_Data excerpts_
===== src/vclsp_pkg.sv =====
// shared types, constants and derived frame timing for the client link and status ports
// no dependencies; used by the parser, the status pipeline and the top level
package vclsp_pkg;

    // frame timing
    localparam int unsigned FRAME_PERIOD    = 33367;
    localparam int unsigned LINES_PER_FRAME = 262;

    localparam int unsigned LINE_DIV      = (LINES_PER_FRAME == 0) ? 1 : LINES_PER_FRAME;
    localparam int unsigned LINE_LEN_RAW  = FRAME_PERIOD / LINE_DIV;
    localparam int unsigned LINE_LEN      = (LINE_LEN_RAW == 0) ? 1 : LINE_LEN_RAW;

    // reciprocal constants: quotient estimate is exact or one low
    localparam int unsigned FRAME_SHIFT = 31 + $clog2(FRAME_PERIOD);
    localparam int unsigned FRAME_QW    = 64 - FRAME_SHIFT;
    localparam logic [63:0] FRAME_RECIP_FULL = (64'd1 << FRAME_SHIFT) / 64'(FRAME_PERIOD);
    localparam logic [31:0] FRAME_RECIP = FRAME_RECIP_FULL[31:0];
    localparam logic [31:0] FRAME_LEN   = 32'(FRAME_PERIOD);
    localparam int unsigned REM_W       = $clog2(2 * FRAME_PERIOD);

    localparam int unsigned LINE_SHIFT = 31 + $clog2(LINE_LEN);
    localparam int unsigned LINE_QW    = 64 - LINE_SHIFT;
    localparam logic [63:0] LINE_RECIP_FULL = (64'd1 << LINE_SHIFT) / 64'(LINE_LEN);
    localparam logic [31:0] LINE_RECIP = LINE_RECIP_FULL[31:0];
    localparam logic [31:0] LINE_LEN_W = 32'(LINE_LEN);

    localparam logic [31:0] BLANK_CYCLES   = 32'd8000;
    localparam logic [7:0]  STATUS_ALL_SET = 8'hFF;
    localparam logic [7:0]  MASK_BLANK     = 8'h3F;
    localparam logic [7:0]  MASK_ODD_LINE  = 8'h7F;

    // item kinds on the input channel
    localparam logic OP_CLIENT_BYTE = 1'b0;
    localparam logic OP_PORT_READ   = 1'b1;

    // message kinds (high nibble of the first byte)
    localparam logic [3:0] MSG_JOY1    = 4'h1;
    localparam logic [3:0] MSG_JOY2    = 4'h2;
    localparam logic [3:0] MSG_KEY     = 4'h3;
    localparam logic [3:0] MSG_VSYNC   = 4'h4;
    localparam logic [3:0] MSG_VERSION = 4'hF;

    localparam logic [3:0]  VERSION_EXT_MIN     = 4'd2;
    localparam logic [15:0] OLD_CLIENT_FEATURES = 16'h000F;
    localparam int unsigned FEAT_VSYNC_BIT      = 3;

    // cpu ports
    localparam logic [7:0] PORT_STATUS    = 8'h0E;
    localparam logic [7:0] PORT_JOY_FIRST = 8'h18;
    localparam logic [7:0] PORT_JOY_LAST  = 8'h1C;
    localparam int unsigned JOY_PORTS     = 5;
    localparam int unsigned JOY_IDX_W     = $clog2(JOY_PORTS);
    localparam logic [7:0] JOY0_RESET     = 8'hFF;

    typedef enum logic [2:0] {
        PH_IDLE   = 3'd0,
        PH_JOY1_A = 3'd1,
        PH_JOY1_B = 3'd2,
        PH_JOY2_A = 3'd3,
        PH_JOY2_B = 3'd4,
        PH_KEY    = 3'd5,
        PH_VER_A  = 3'd6,
        PH_VER_B  = 3'd7
    } parse_phase_t;

    typedef struct packed {
        logic [7:0]  read_data;
        logic        key_valid;
        logic [7:0]  key_byte;
        logic [15:0] client_features;
        logic        version_known;
        logic [3:0]  client_version;
    } result_t;

    typedef struct packed {
        result_t     res;
        logic        is_status;
        logic        vsync_mode;
        logic [31:0] now;
        logic [31:0] diff;
    } pipe_item_t;

endpackage


===== src/video_client_link_and_status_ports.sv =====
// Client link and status ports of an emulated video card with a joystick board.
// Input channel s_*: one item is either a byte from the display client
// (s_tuser = 0) or a CPU input-port read (s_tuser = 1), with the cycle count.
// Client bytes run a message parser that fills five joystick bytes, forwards
// key bytes, takes the client version and feature word and stamps vsync.
// Port 0x0E reads frame/line status, ports 0x18 to 0x1C read the joystick bytes,
// any other port reads 0.
// Output channel m_*: exactly one result item per input item, in order.
// Throughput: one item per cycle unless m_tready stalls the output. An accepted
// item reaches m_tvalid through the six registers of the status path: input, frame
// quotient multiply, remainder, remainder correct, line quotient multiply and
// the output register.
// Parser state is updated at the edge that accepts a client byte.
// Reset (rst_n low) clears the pipeline, the parser to idle, joystick port 0
// to 0xFF and the other four to 0, and the version and feature state to 0.
// When m_tready is low the pipeline keeps filling; s_tready falls only once
// all six stages hold items, and rises again as soon as the output is taken.
// depends on vclsp_pkg, vclsp_parser and vclsp_status_pipe
module video_client_link_and_status_ports (
    input  logic        clk,
    input  logic        rst_n,
    input  logic        s_tvalid,
    output logic        s_tready,
    input  logic [47:0] s_tdata,   // rx_byte[7:0], port_number[15:8], cycle_now[47:16]
    input  logic [0:0]  s_tuser,   // operation[0]
    output logic        m_tvalid,
    input  logic        m_tready,
    output logic [39:0] m_tdata    // read_data[7:0], key_valid[8], key_byte[16:9],
                                   // client_features[32:17], version_known[33],
                                   // client_version[37:34], zero[39:38]
);
    import vclsp_pkg::*;

    logic       accept;
    pipe_item_t item;
    result_t    res;

    assign accept = s_tvalid && s_tready;

    vclsp_parser u_parser (
        .clk         (clk),
        .rst_n       (rst_n),
        .accept      (accept),
        .operation   (s_tuser[0]),
        .rx_byte     (s_tdata[7:0]),
        .port_number (s_tdata[15:8]),
        .cycle_now   (s_tdata[47:16]),
        .item        (item)
    );

    vclsp_status_pipe u_pipe (
        .clk       (clk),
        .rst_n     (rst_n),
        .in_valid  (s_tvalid),
        .in_ready  (s_tready),
        .in_item   (item),
        .out_valid (m_tvalid),
        .out_ready (m_tready),
        .out_res   (res)
    );

    assign m_tdata = {2'b00, res.client_version, res.version_known, res.client_features,
                      res.key_byte, res.key_valid, res.read_data};

endmodule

_Aim of the exercise_
Send back the lines of the records word for word, from the very first through the line containing "localparam logic [15:0]".

_Exercise output_
===== src/vclsp_pkg.sv =====
// shared types, constants and derived frame timing for the client link and status ports
// no dependencies; used by the parser, the status pipeline and the top level
package vclsp_pkg;

    // frame timing
    localparam int unsigned FRAME_PERIOD    = 33367;
    localparam int unsigned LINES_PER_FRAME = 262;

    localparam int unsigned LINE_DIV      = (LINES_PER_FRAME == 0) ? 1 : LINES_PER_FRAME;
    localparam int unsigned LINE_LEN_RAW  = FRAME_PERIOD / LINE_DIV;
    localparam int unsigned LINE_LEN      = (LINE_LEN_RAW == 0) ? 1 : LINE_LEN_RAW;

    // reciprocal constants: quotient estimate is exact or one low
    localparam int unsigned FRAME_SHIFT = 31 + $clog2(FRAME_PERIOD);
    localparam int unsigned FRAME_QW    = 64 - FRAME_SHIFT;
    localparam logic [63:0] FRAME_RECIP_FULL = (64'd1 << FRAME_SHIFT) / 64'(FRAME_PERIOD);
    localparam logic [31:0] FRAME_RECIP = FRAME_RECIP_FULL[31:0];
    localparam logic [31:0] FRAME_LEN   = 32'(FRAME_PERIOD);
    localparam int unsigned REM_W       = $clog2(2 * FRAME_PERIOD);

    localparam int unsigned LINE_SHIFT = 31 + $clog2(LINE_LEN);
    localparam int unsigned LINE_QW    = 64 - LINE_SHIFT;
    localparam logic [63:0] LINE_RECIP_FULL = (64'd1 << LINE_SHIFT) / 64'(LINE_LEN);
    localparam logic [31:0] LINE_RECIP = LINE_RECIP_FULL[31:0];
    localparam logic [31:0] LINE_LEN_W = 32'(LINE_LEN);

    localparam logic [31:0] BLANK_CYCLES   = 32'd8000;
    localparam logic [7:0]  STATUS_ALL_SET = 8'hFF;
    localparam logic [7:0]  MASK_BLANK     = 8'h3F;
    localparam logic [7:0]  MASK_ODD_LINE  = 8'h7F;

    // item kinds on the input channel
    localparam logic OP_CLIENT_BYTE = 1'b0;
    localparam logic OP_PORT_READ   = 1'b1;

    // message kinds (high nibble of the first byte)
    localparam logic [3:0] MSG_JOY1    = 4'h1;
    localparam logic [3:0] MSG_JOY2    = 4'h2;
    localparam logic [3:0] MSG_KEY     = 4'h3;
    localparam logic [3:0] MSG_VSYNC   = 4'h4;
    localparam logic [3:0] MSG_VERSION = 4'hF;

    localparam logic [3:0]  VERSION_EXT_MIN     = 4'd2;
    localparam logic [15:0] OLD_CLIENT_FEATURES = 16'h000F;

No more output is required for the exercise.